→ Exercise description:
All lines in the data below carrying the string "else" are to be located and copied.

→ Information:
`src/rtl/irwake_pkg.sv`:
```
package irwake_pkg;
  localparam int unsigned SYM_W = 8;

  localparam logic [2:0] A_CTRL  = 3'd0;
  localparam logic [2:0] A_STAT  = 3'd1;
  localparam logic [2:0] A_EVEN  = 3'd2;
  localparam logic [2:0] A_INDEX = 3'd3;
  localparam logic [2:0] A_DATA  = 3'd4;
  localparam logic [2:0] A_LEN   = 3'd5;

  localparam int unsigned ST_MATCH = 0;
  localparam int unsigned ST_END   = 1;
  localparam int unsigned ST_BUFF  = 2;
  localparam int unsigned ST_REP   = 4;
  localparam logic [7:0]  ST_IMPL  = 8'h17;

  localparam int unsigned IX_CMP = 4;
  localparam int unsigned IX_MSK = 5;
  localparam int unsigned IX_AW  = 4;

  typedef struct packed {
    logic match;
    logic msg_end;
    logic buff;
    logic rep;
  } evt_t;
endpackage

```
`src/rtl/irwake_patmem.sv`:
```
module irwake_patmem
  import irwake_pkg::*;
#(
  parameter int unsigned NB = 11,
  parameter int unsigned PW = 4
) (
  input  logic             clk,
  input  logic             rst_n,
  input  logic             idx_wr,
  input  logic             dat_wr,
  input  logic [SYM_W-1:0] wdata,
  input  logic [PW-1:0]    rd_pos,
  output logic [7:0]       idx_q,
  output logic [SYM_W-1:0] cmp_byte,
  output logic [SYM_W-1:0] msk_byte,
  output logic [SYM_W-1:0] rb_byte
);
  logic [SYM_W-1:0] cmp_arr [NB];
  logic [SYM_W-1:0] msk_arr [NB];
  logic [IX_AW-1:0] waddr;
  logic             sel_cmp, sel_msk;

  assign waddr   = idx_q[IX_AW-1:0];
  assign sel_cmp = idx_q[IX_CMP];
  assign sel_msk = idx_q[IX_MSK];

  always_ff @(posedge clk or negedge rst_n) begin
    if (!rst_n) begin
      idx_q <= '0;
    end else if (idx_wr) begin
      idx_q <= {2'b00, wdata[5:0]};
    end else if (dat_wr) begin
      idx_q[IX_AW-1:0] <= waddr + 1'b1;
    end
  end

  for (genvar g = 0; g < NB; g++) begin : g_byte
    localparam logic [IX_AW-1:0] MY_ADDR = IX_AW'(g);
    logic [SYM_W-1:0] cmp_r, msk_r;
    logic             hit;
    assign hit = dat_wr && (waddr == MY_ADDR);
    always_ff @(posedge clk or negedge rst_n) begin
      if (!rst_n) begin
        cmp_r <= '0;
        msk_r <= '0;
      end else if (hit) begin
        if (sel_cmp) cmp_r <= wdata;
        if (sel_msk) msk_r <= wdata;
      end
    end
    assign cmp_arr[g] = cmp_r;
    assign msk_arr[g] = msk_r;
  end

  always_comb begin
    cmp_byte = '0;
    msk_byte = '0;
    rb_byte  = '0;
    for (int i = 0; i < NB; i++) begin
      if (rd_pos == PW'(i)) begin
        cmp_byte = cmp_arr[i];
        msk_byte = msk_arr[i];
      end
      if (waddr == IX_AW'(i)) begin
        rb_byte = sel_cmp ? cmp_arr[i] : msk_arr[i];
      end
    end
  end
endmodule

```
`src/rtl/irwake_msgtrk.sv`:
```
module irwake_msgtrk
  import irwake_pkg::*;
#(
  parameter int unsigned NB = 11,
  parameter int unsigned PW = 4
) (
  input  logic             clk,
  input  logic             rst_n,
  input  logic             enable,
  input  logic             byte_fire,
  input  logic [SYM_W-1:0] byte_data,
  input  logic             eom,
  input  logic [PW-1:0]    len_eff,
  input  logic [SYM_W-1:0] cmp_byte,
  input  logic [SYM_W-1:0] msk_byte,
  output logic [PW-1:0]    pos_q,
  output evt_t             evt
);
  logic          mism_q, mism_n, in_range, take, bad;
  logic [PW-1:0] pos_n;

  assign in_range = pos_q < PW'(NB);
  assign take     = enable && byte_fire && in_range;
  assign bad      = take && (pos_q < len_eff) &&
                    (|((byte_data ^ cmp_byte) & msk_byte));
  assign pos_n    = pos_q + PW'(take);
  assign mism_n   = mism_q | bad;

  always_comb begin
    evt.buff    = enable && byte_fire && !in_range;
    evt.msg_end = enable && eom;
    evt.rep     = enable && eom && (pos_n == '0);
    evt.match   = enable && eom && (pos_n != '0) && !mism_n &&
                  (pos_n >= len_eff);
  end

  always_ff @(posedge clk or negedge rst_n) begin
    if (!rst_n) begin
      pos_q  <= '0;
      mism_q <= 1'b0;
    end else if (!enable || eom) begin
      pos_q  <= '0;
      mism_q <= 1'b0;
    end else begin
      pos_q  <= pos_n;
      mism_q <= mism_n;
    end
  end
endmodule

```
`src/rtl/irwake_status.sv`:
```
module irwake_status
  import irwake_pkg::*;
(
  input  logic       clk,
  input  logic       rst_n,
  input  evt_t       evt,
  input  logic       clr_wr,
  input  logic [7:0] clr_mask,
  input  logic       en_wr,
  input  logic [2:0] en_wdata,
  output logic [7:0] stat_q,
  output logic [2:0] en_q,
  output logic       wake
);
  logic [7:0] set_vec, clr_vec;

  always_comb begin
    set_vec           = '0;
    set_vec[ST_MATCH] = evt.match;
    set_vec[ST_END]   = evt.msg_end;
    set_vec[ST_BUFF]  = evt.buff;
    set_vec[ST_REP]   = evt.rep;
    clr_vec           = clr_wr ? clr_mask : 8'h00;
  end

  for (genvar g = 0; g < 8; g++) begin : g_flag
    if (ST_IMPL[g]) begin : g_impl
      logic flag_q;
      always_ff @(posedge clk or negedge rst_n) begin
        if (!rst_n)          flag_q <= 1'b0;
        else if (set_vec[g]) flag_q <= 1'b1;
        else if (clr_vec[g]) flag_q <= 1'b0;
      end
      assign stat_q[g] = flag_q;
    end else begin : g_none
      assign stat_q[g] = 1'b0;
    end
  end

  always_ff @(posedge clk or negedge rst_n) begin
    if (!rst_n)     en_q <= '0;
    else if (en_wr) en_q <= en_wdata;
  end

  assign wake = |(stat_q[2:0] & en_q);
endmodule

```
`src/rtl/irwake_matcher.sv`:
```
module irwake_matcher
  import irwake_pkg::*;
#(
  parameter int unsigned NB = 11
) (
  input  logic       clk,
  input  logic       rst_n,
  input  logic       reg_wr,
  input  logic [2:0] reg_addr,
  input  logic [7:0] reg_wdata,
  output logic [7:0] reg_rdata,
  input  logic       sym_valid,
  output logic       sym_ready,
  input  logic [7:0] sym_data,
  input  logic       sym_eom,
  output logic       wake
);
  localparam int unsigned PW = $clog2(NB + 1);

  logic             ctrl_q;
  logic [3:0]       len_q;
  logic [PW-1:0]    len_eff, trk_pos;
  logic [7:0]       idx_q, stat_q;
  logic [2:0]       en_q;
  logic [SYM_W-1:0] cmp_byte, msk_byte, rb_byte;
  evt_t             evt;

  assign sym_ready = 1'b1;

  always_ff @(posedge clk or negedge rst_n) begin
    if (!rst_n) begin
      ctrl_q <= 1'b0;
      len_q  <= '0;
    end else if (reg_wr) begin
      if (reg_addr == A_CTRL) ctrl_q <= reg_wdata[0];
      if (reg_addr == A_LEN)  len_q  <= reg_wdata[3:0];
    end
  end

  assign len_eff = (len_q > 4'(NB)) ? PW'(NB) : PW'(len_q);

  irwake_patmem #(.NB(NB), .PW(PW)) u_pat (
    .clk      (clk),
    .rst_n    (rst_n),
    .idx_wr   (reg_wr && reg_addr == A_INDEX),
    .dat_wr   (reg_wr && reg_addr == A_DATA),
    .wdata    (reg_wdata),
    .rd_pos   (trk_pos),
    .idx_q    (idx_q),
    .cmp_byte (cmp_byte),
    .msk_byte (msk_byte),
    .rb_byte  (rb_byte)
  );

  irwake_msgtrk #(.NB(NB), .PW(PW)) u_trk (
    .clk       (clk),
    .rst_n     (rst_n),
    .enable    (ctrl_q),
    .byte_fire (sym_valid && sym_ready),
    .byte_data (sym_data),
    .eom       (sym_eom),
    .len_eff   (len_eff),
    .cmp_byte  (cmp_byte),
    .msk_byte  (msk_byte),
    .pos_q     (trk_pos),
    .evt       (evt)
  );

  irwake_status u_st (
    .clk      (clk),
    .rst_n    (rst_n),
    .evt      (evt),
    .clr_wr   (reg_wr && reg_addr == A_STAT),
    .clr_mask (reg_wdata),
    .en_wr    (reg_wr && reg_addr == A_EVEN),
    .en_wdata (reg_wdata[2:0]),
    .stat_q   (stat_q),
    .en_q     (en_q),
    .wake     (wake)
  );

  always_comb begin
    case (reg_addr)
      A_CTRL:  reg_rdata = {7'b0, ctrl_q};
      A_STAT:  reg_rdata = stat_q;
      A_EVEN:  reg_rdata = {5'b0, en_q};
      A_INDEX: reg_rdata = idx_q;
      A_DATA:  reg_rdata = rb_byte;
      A_LEN:   reg_rdata = {4'b0, len_q};
      default: reg_rdata = 8'h00;
    endcase
  end
endmodule

```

→ Problem solution:
    end else if (idx_wr) begin
    end else if (dat_wr) begin
      end else if (hit) begin
    end else if (!enable || eom) begin
    end else begin
        else if (set_vec[g]) flag_q <= 1'b1;
        else if (clr_vec[g]) flag_q <= 1'b0;
    end else begin : g_none
    else if (en_wr) en_q <= en_wdata;
    end else if (reg_wr) begin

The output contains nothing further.